One may be $$95\%$$ confident that the true value of $$μ$$ is contained in the interval

$(35−7.8, 35+7.8) = (27.2,42.8).$

Example $$\PageIndex{2}$$

A random sample of $$12$$ students from a large university yields mean GPA $$2.71$$ with sample standard deviation $$0.51$$. Construct a $$90\%$$ confidence interval for the mean GPA of all students at the university. Assume that the numerical population of GPAs from which the sample is taken has a normal distribution.

Solution:

Since the population is normally distributed, the sample is small, and the population standard deviation is unknown, the formula that applies is Equation \ref{tdist}

Confidence level $$90\%$$ means that

$α=1−0.90=0.10$

so $$α/2=0.05$$. Since the sample size is $$n = 12$$, there are $$n−1=11$$ degrees of freedom.
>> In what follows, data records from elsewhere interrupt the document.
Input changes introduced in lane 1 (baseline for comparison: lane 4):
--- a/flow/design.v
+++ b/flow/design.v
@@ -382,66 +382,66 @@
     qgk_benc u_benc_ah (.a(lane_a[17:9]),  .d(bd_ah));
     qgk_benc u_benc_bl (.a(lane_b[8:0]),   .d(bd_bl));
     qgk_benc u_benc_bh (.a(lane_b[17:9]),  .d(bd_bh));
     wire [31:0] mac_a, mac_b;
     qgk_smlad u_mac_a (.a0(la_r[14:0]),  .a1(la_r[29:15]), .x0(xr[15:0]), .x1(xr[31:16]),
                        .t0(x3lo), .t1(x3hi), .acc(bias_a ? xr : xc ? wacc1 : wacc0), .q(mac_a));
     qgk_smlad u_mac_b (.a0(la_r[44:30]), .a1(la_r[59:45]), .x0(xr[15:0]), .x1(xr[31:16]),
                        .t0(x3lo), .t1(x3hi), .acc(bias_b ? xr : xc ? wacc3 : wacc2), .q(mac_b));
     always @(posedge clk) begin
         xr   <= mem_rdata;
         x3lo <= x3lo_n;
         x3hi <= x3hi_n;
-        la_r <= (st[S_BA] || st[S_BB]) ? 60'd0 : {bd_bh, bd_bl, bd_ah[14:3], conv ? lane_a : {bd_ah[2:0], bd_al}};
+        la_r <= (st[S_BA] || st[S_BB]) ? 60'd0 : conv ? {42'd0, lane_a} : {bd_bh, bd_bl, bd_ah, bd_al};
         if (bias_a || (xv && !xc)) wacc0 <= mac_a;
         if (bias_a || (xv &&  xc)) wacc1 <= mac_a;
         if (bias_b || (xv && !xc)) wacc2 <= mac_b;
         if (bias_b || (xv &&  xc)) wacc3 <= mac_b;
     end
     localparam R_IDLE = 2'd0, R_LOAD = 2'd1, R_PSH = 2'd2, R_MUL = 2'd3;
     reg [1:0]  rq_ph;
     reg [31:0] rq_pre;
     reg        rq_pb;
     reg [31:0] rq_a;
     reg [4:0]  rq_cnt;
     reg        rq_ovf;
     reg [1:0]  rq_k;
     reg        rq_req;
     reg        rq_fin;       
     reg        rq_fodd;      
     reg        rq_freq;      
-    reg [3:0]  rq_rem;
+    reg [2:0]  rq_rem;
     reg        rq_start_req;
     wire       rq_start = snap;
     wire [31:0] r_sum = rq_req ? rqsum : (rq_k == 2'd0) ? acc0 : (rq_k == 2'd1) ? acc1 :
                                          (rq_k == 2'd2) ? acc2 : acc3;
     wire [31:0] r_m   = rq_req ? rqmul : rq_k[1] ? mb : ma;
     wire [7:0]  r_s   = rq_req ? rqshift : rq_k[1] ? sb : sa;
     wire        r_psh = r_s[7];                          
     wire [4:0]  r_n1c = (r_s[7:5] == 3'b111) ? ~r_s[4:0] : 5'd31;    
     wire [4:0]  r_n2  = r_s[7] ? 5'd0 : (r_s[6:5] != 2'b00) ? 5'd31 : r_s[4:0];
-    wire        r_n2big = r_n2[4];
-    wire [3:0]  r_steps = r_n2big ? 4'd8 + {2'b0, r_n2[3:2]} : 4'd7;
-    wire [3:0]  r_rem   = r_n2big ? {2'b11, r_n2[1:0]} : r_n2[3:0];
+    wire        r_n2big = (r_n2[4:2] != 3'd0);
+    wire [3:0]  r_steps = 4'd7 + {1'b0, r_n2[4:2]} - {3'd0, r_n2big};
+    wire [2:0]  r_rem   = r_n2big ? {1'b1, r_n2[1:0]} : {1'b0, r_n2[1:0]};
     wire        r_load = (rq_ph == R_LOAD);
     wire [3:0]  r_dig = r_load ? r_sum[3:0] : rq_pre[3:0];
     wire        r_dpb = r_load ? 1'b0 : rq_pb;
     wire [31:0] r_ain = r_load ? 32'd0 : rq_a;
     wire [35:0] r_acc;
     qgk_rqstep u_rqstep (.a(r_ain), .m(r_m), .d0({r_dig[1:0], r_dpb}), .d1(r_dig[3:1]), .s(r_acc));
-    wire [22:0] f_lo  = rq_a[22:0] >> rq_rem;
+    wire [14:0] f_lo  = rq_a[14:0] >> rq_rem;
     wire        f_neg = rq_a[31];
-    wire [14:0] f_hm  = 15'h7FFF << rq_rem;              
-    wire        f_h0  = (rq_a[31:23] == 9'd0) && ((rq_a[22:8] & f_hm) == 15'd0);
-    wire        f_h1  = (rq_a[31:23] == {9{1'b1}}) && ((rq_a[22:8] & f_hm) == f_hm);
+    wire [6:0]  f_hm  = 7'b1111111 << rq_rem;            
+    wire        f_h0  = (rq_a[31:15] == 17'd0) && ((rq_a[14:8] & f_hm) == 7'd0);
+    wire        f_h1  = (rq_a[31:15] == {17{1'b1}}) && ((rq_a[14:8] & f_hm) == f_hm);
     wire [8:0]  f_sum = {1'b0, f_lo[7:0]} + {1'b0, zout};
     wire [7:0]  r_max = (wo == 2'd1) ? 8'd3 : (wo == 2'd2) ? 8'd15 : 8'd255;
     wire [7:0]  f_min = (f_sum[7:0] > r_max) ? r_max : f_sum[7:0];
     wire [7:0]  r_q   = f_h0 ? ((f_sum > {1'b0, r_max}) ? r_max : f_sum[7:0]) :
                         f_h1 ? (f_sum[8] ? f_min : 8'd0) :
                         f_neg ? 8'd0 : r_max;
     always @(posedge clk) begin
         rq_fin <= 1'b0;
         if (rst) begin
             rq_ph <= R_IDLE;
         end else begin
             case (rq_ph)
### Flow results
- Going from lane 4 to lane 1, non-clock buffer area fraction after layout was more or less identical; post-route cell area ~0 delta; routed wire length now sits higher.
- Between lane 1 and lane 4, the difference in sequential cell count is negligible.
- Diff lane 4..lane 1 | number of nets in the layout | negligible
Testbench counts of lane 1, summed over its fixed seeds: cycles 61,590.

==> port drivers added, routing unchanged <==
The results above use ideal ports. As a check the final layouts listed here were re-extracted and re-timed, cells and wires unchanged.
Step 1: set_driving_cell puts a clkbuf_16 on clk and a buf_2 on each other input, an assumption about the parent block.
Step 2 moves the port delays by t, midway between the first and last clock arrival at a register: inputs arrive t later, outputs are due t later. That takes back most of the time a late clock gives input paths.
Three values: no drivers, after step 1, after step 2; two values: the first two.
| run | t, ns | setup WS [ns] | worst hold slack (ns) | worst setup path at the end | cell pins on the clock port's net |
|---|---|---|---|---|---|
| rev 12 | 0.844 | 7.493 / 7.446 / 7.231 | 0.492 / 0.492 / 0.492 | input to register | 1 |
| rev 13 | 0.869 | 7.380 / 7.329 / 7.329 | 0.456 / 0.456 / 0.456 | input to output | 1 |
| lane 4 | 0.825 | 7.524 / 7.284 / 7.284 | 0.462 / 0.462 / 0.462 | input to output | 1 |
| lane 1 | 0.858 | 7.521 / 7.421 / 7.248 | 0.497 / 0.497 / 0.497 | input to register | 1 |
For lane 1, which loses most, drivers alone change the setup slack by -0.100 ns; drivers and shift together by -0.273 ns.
From an optimization exercise on the open Yosys and OpenROAD flow, aimed at small area, a short achievable clock period and few clock cycles; shortcuts taken in it are not production practice.
In this exercise RTL edits were held to simulation tests only and were not proved equivalent to the original.
No activity file was given, so power comes from the tool's default toggle rates.

[flow/run.sh]
#!/bin/bash
# synth_recipe.tcl (not shown) runs the flow's synth.tcl, then flattens the netlist and writes it again
# the make line also repeats each setting of config.mk as NAME=value (left out here)
make -C /OpenROAD-flow-scripts/flow DESIGN_CONFIG=/design/flow/config.mk WORK_HOME=/design/flow/orfs CLKGATE_MAP_FILE= SYNTH_SCRIPT=/design/flow/synth_recipe.tcl finish
[flow/config.mk]
export PLATFORM = sky130hd
export DESIGN_NAME = sdft_cau
export DESIGN_NICKNAME = sdft_cau
export VERILOG_FILES = /design/flow/design.v
export SDC_FILE = /design/flow/constraint.sdc
export NUM_CORES = 4
export LEC_CHECK = 0
export CAP_MARGIN = 20
export CORE_MARGIN = 2
export CORE_UTILIZATION = 30
export SLEW_MARGIN = 20
[flow/constraint.sdc]
create_clock -name core_clock -period 20.0 [get_ports {clk}]
set_input_delay 4.0000 -clock core_clock [delete_from_list [all_inputs] [get_ports {clk}]]
set_output_delay 4.0000 -clock core_clock [all_outputs]
set_load 0.01 [all_outputs]
[flow/design.v]
module fp_mul (
    input  wire        clk,
    input  wire        rst,
    input  wire        start,
    input  wire [63:0] a_in,
    input  wire [63:0] b_in,
    output reg         done,
    output reg  [63:0] y
);
    reg  [63:0] a, b;            
    reg         busy;
    reg  [5:0]  cnt;
    reg  [52:0] acc;             
    reg  [52:0] mq;              
    wire        sa = a[63];
    wire        sb = b[63];
    wire [10:0] ea = a[62:52];
    wire [10:0] eb = b[62:52];
    wire [51:0] fa = a[51:0];
    wire [51:0] fb = b[51:0];
    wire a_nan  = (ea == 11'h7ff) && (fa != 52'd0);
    wire b_nan  = (eb == 11'h7ff) && (fb != 52'd0);
    wire a_inf  = (ea == 11'h7ff) && (fa == 52'd0);
    wire b_inf  = (eb == 11'h7ff) && (fb == 52'd0);
    wire a_zero = (ea == 11'd0) && (fa == 52'd0);
    wire b_zero = (eb == 11'd0) && (fb == 52'd0);
    wire sy     = sa ^ sb;
    wire [52:0] ma = {ea != 11'd0, fa};
    wire [52:0] mb = {eb != 11'd0, fb};
    wire [12:0] ea1 = (ea == 11'd0) ? 13'd1 : {2'b00, ea};
    wire [12:0] eb1 = (eb == 11'd0) ? 13'd1 : {2'b00, eb};
    wire [53:0]  step_sum = {1'b0, acc} + (mq[0] ? {1'b0, ma} : 54'd0);
    wire [105:0] p = {acc, mq};
    always @(posedge clk) begin
        if (rst) begin
            busy <= 1'b0;
            done <= 1'b0;
        end else begin
            done <= 1'b0;
            if (start) begin
                a    <= a_in;
                b    <= b_in;
                acc  <= 53'd0;
                mq   <= {b_in[62:52] != 11'd0, b_in[51:0]};
                cnt  <= 6'd0;
                busy <= 1'b1;
            end else if (busy) begin
                if (cnt == 6'd53) begin
                    busy <= 1'b0;
                    done <= 1'b1;
                    y    <= y_c;
                end else begin
                    {acc, mq} <= {step_sum, mq[52:1]};
                    cnt <= cnt + 6'd1;
                end
            end
        end
    end
    reg [6:0] lz;
    integer i;
    always @* begin
        lz = 7'd106;
        for (i = 0; i < 106; i = i + 1)
            if (p[i]) lz = 7'd105 - i[6:0];
    end
    wire [105:0] pn = p << lz;
    wire signed [14:0] er = $signed({2'b00, ea1}) + $signed({2'b00, eb1})
                          - 15'sd1022 - $signed({8'd0, lz});
    reg  [6:0]   shamt;
    reg  [225:0] wide;
    reg  [105:0] sh;
    reg          lost;
    reg  [10:0]  efield;
    reg  [52:0]  m53;
    reg          g, st;
    reg  [62:0]  pk;
    reg  [63:0]  y_c;
    always @* begin
        if (er >= 15'sd1) begin
            shamt  = 7'd0;
            efield = er[10:0];
        end else begin
            shamt  = (er < -15'sd118) ? 7'd120 : (7'd1 - er[6:0]);
            efield = 11'd0;
        end
        wide   = {pn, 120'd0} >> shamt;
        sh     = wide[225:120];
        lost   = |wide[119:0];
        m53    = sh[105:53];
        g      = sh[52];
        st     = (|sh[51:0]) | lost;
        pk = {efield, m53[51:0]} + {62'd0, g & (st | m53[0])};
        if (a_nan || b_nan || (a_inf && b_zero) || (a_zero && b_inf))
            y_c = 64'h7ff8_0000_0000_0000;
        else if (a_inf || b_inf)
            y_c = {sy, 11'h7ff, 52'd0};
        else if (a_zero || b_zero)
            y_c = {sy, 63'd0};
        else if (er >= 15'sd2047)
            y_c = {sy, 11'h7ff, 52'd0};
        else
            y_c = {sy, pk};
    end
endmodule
module fp_add (
    input  wire [63:0] a,
    input  wire [63:0] b,
    input  wire        sub,
    output reg  [63:0] y
);
    wire [63:0] bb = {b[63] ^ sub, b[62:0]};
    wire a_nan = (a[62:52] == 11'h7ff) && (a[51:0] != 52'd0);
    wire b_nan = (b[62:52] == 11'h7ff) && (b[51:0] != 52'd0);
    wire a_inf = (a[62:52] == 11'h7ff) && (a[51:0] == 52'd0);
    wire b_inf = (b[62:52] == 11'h7ff) && (b[51:0] == 52'd0);
    wire        swap = a[62:0] < bb[62:0];
    wire [63:0] x    = swap ? bb : a;
    wire [63:0] w    = swap ? a : bb;
    wire [11:0] ex1 = (x[62:52] == 11'd0) ? 12'd1 : {1'b0, x[62:52]};
    wire [11:0] ew1 = (w[62:52] == 11'd0) ? 12'd1 : {1'b0, w[62:52]};
    wire [55:0] mx  = {x[62:52] != 11'd0, x[51:0], 3'b000};
    wire [55:0] mw  = {w[62:52] != 11'd0, w[51:0], 3'b000};
    wire [11:0] d   = ex1 - ew1;
    wire        eff_sub = x[63] ^ w[63];
    reg  [111:0] wide;
    reg  [55:0]  mw_sh;
    reg  [56:0]  sum;
    reg  [55:0]  s56;
    reg  [11:0]  e;
    reg  [5:0]   lz;
    reg  [11:0]  shl;
    reg  [10:0]  efield;
    reg          g, st;
    reg  [62:0]  pk;
    integer i;
    always @* begin
        if (d >= 12'd56) begin
            wide  = 112'd0;
            mw_sh = {55'd0, mw != 56'd0};
        end else begin
            wide  = {mw, 56'd0} >> d[5:0];
            mw_sh = wide[111:56] | {55'd0, |wide[55:0]};
        end
        if (eff_sub)
            sum = {1'b0, mx} - {1'b0, mw_sh};
        else
            sum = {1'b0, mx} + {1'b0, mw_sh};
        lz = 6'd56;
        for (i = 0; i < 56; i = i + 1)
            if (sum[i]) lz = 6'd55 - i[5:0];
        if (sum[56]) begin
            s56 = {sum[56:2], sum[1] | sum[0]};
            e   = ex1 + 12'd1;
            shl = 12'd0;
        end else begin
            shl = ({6'd0, lz} < ex1 - 12'd1) ? {6'd0, lz} : (ex1 - 12'd1);
            s56 = sum[55:0] << shl;
            e   = ex1 - shl;
        end
        efield = s56[55] ? e[10:0] : 11'd0;
        g      = s56[2];
        st     = s56[1] | s56[0];
        pk = {efield, s56[54:3]} + {62'd0, g & (st | s56[3])};
        if (a_nan || b_nan || (a_inf && b_inf && (a[63] != bb[63])))
            y = 64'h7ff8_0000_0000_0000;
        else if (a_inf)
            y = a;
        else if (b_inf)
            y = bb;
        else if (sum == 57'd0)
            y = eff_sub ? 64'd0 : {x[63], 63'd0};
        else if (e >= 12'd2047)
            y = {x[63], 11'h7ff, 52'd0};
        else
            y = {x[63], pk};
    end
endmodule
By Figure 7.1.6 $$t_{0.05}=1.796$$. Thus

\begin{align} \overline{x} &= ±t_{α/2} \left( \dfrac{s}{\sqrt{n}}\right) \\ &=2.71 ± 1.796 \left( \dfrac{0.51}{\sqrt{12}} \right) \\ &=2.71 ±0.26 \end{align}

One may be $$90\%$$ confident that the true average GPA of all students at the university is contained in the interval

$(2.71−0.26,2.71+0.26)=(2.45,2.97).$

Compare "Example 4" in Section 7.1 and "Example 6" in Section 7.1. The summary statistics in the two samples are the same, but the $$90\%$$ confidence interval for the average GPA of all students at the university in "Example 4" in Section 7.1, $$(2.63,2.79)$$, is shorter than the $$90\%$$ confidence interval $$(2.45,2.97)$$, in "Example 6" in Section 7.1. This is partly because in "Example 4" in Section 7.1 the sample size is larger; there is more information pertaining to the true value of $$\mu$$ in the large data set than in the small one.

Key Takeaway

• In selecting the correct formula for construction of a confidence interval for a population mean ask two questions: is the population standard deviation $$\sigma$$ known or unknown, and is the sample large or small?
• We can construct confidence intervals with small samples only if the population is normal.